- Date: 18–24 April 2022
- Edition: 4th
- Surface: Clay
- Location: Split, Croatia

Champions

Singles
- Christopher O'Connell

Doubles
- Nathaniel Lammons / Albano Olivetti
| Split Open |

= 2022 Split Open =

The 2022 Split Open was a professional tennis tournament played on clay courts. It was part of the 2022 ATP Challenger Tour. It took place in Split, Croatia between 18 and 24 April 2022.

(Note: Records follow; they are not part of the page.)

`config.mk`:
```
export PLATFORM = sky130hd
export DESIGN_NAME = radio_packet_framer_crc16
export DESIGN_NICKNAME = d
export VERILOG_FILES = /design/src/rtl/rpf_pkg.sv /design/src/rtl/radio_packet_framer_crc16.sv /design/src/rtl/rpf_in_reg.sv /design/src/rtl/rpf_engine.sv /design/src/rtl/rpf_out_seq.sv
export SDC_FILE = /design/constraint.sdc
export NUM_CORES = 1
export LEC_CHECK = 0
export ABC_AREA = 1
export BUFFER_PORTS_ARGS = -buffer_cell sky130_fd_sc_hd__buf_2
export CORE_AREA = 2 2 124 126
export CTS_CLUSTER_SIZE = 28
export DETAILED_ROUTE_END_ITERATION = 7
export DIE_AREA = 0 0 126 128
export PLACE_DENSITY = 0.64
export SLEW_MARGIN = 15
export SYNTH_ARGS = -nofsm -noshare
export SYNTH_HDL_FRONTEND = slang
export SYNTH_SLANG_ARGS = --single-unit
```
`constraint.sdc`:
```
create_clock -name clk -period 4.85 [get_ports clk]
set_input_delay 0 -clock clk [delete_from_list [all_inputs] [get_ports clk]]
set_output_delay 0 -clock clk [all_outputs]
set_load 0.02 [all_outputs]
```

==Singles main-draw entrants==
===Seeds===

| Country | Player | Rank^{1} | Seed |
|---|---|---|---|
| CZE | Zdeněk Kolář | 141 | 1 |
| SRB | Nikola Milojević | 148 | 2 |
| AUS | Christopher O'Connell | 150 | 3 |
| TUR | Altuğ Çelikbilek | 174 | 4 |
| ITA | Thomas Fabbiano | 178 | 5 |
| FRA | Enzo Couacaud | 179 | 6 |
| ARG | Marco Trungelliti | 194 | 7 |
| POL | Kacper Żuk | 200 | 8 |

- Rankings are as of 11 April 2022.

===Other entrants===
The following players received wildcards into the singles main draw:
- CRO Luka Mikrut
- CRO Mili Poljičak
- CRO Dino Prižmić

The following players received entry into the singles main draw as special exempts:
- ARG Marco Trungelliti
- SRB Miljan Zekić

The following players received entry from the qualifying draw:
- ITA Matteo Arnaldi
- BEL Michael Geerts
- ITA Luca Nardi
- SUI Johan Nikles
- Alexander Shevchenko
- HUN Máté Valkusz

==Champions==
===Singles===

- AUS Christopher O'Connell def. HUN Zsombor Piros 6–3, 2–0 ret.

===Doubles===

- USA Nathaniel Lammons / FRA Albano Olivetti def. FRA Sadio Doumbia / FRA Fabien Reboul 4–6, 7–6^{(8–6)}, [10–7].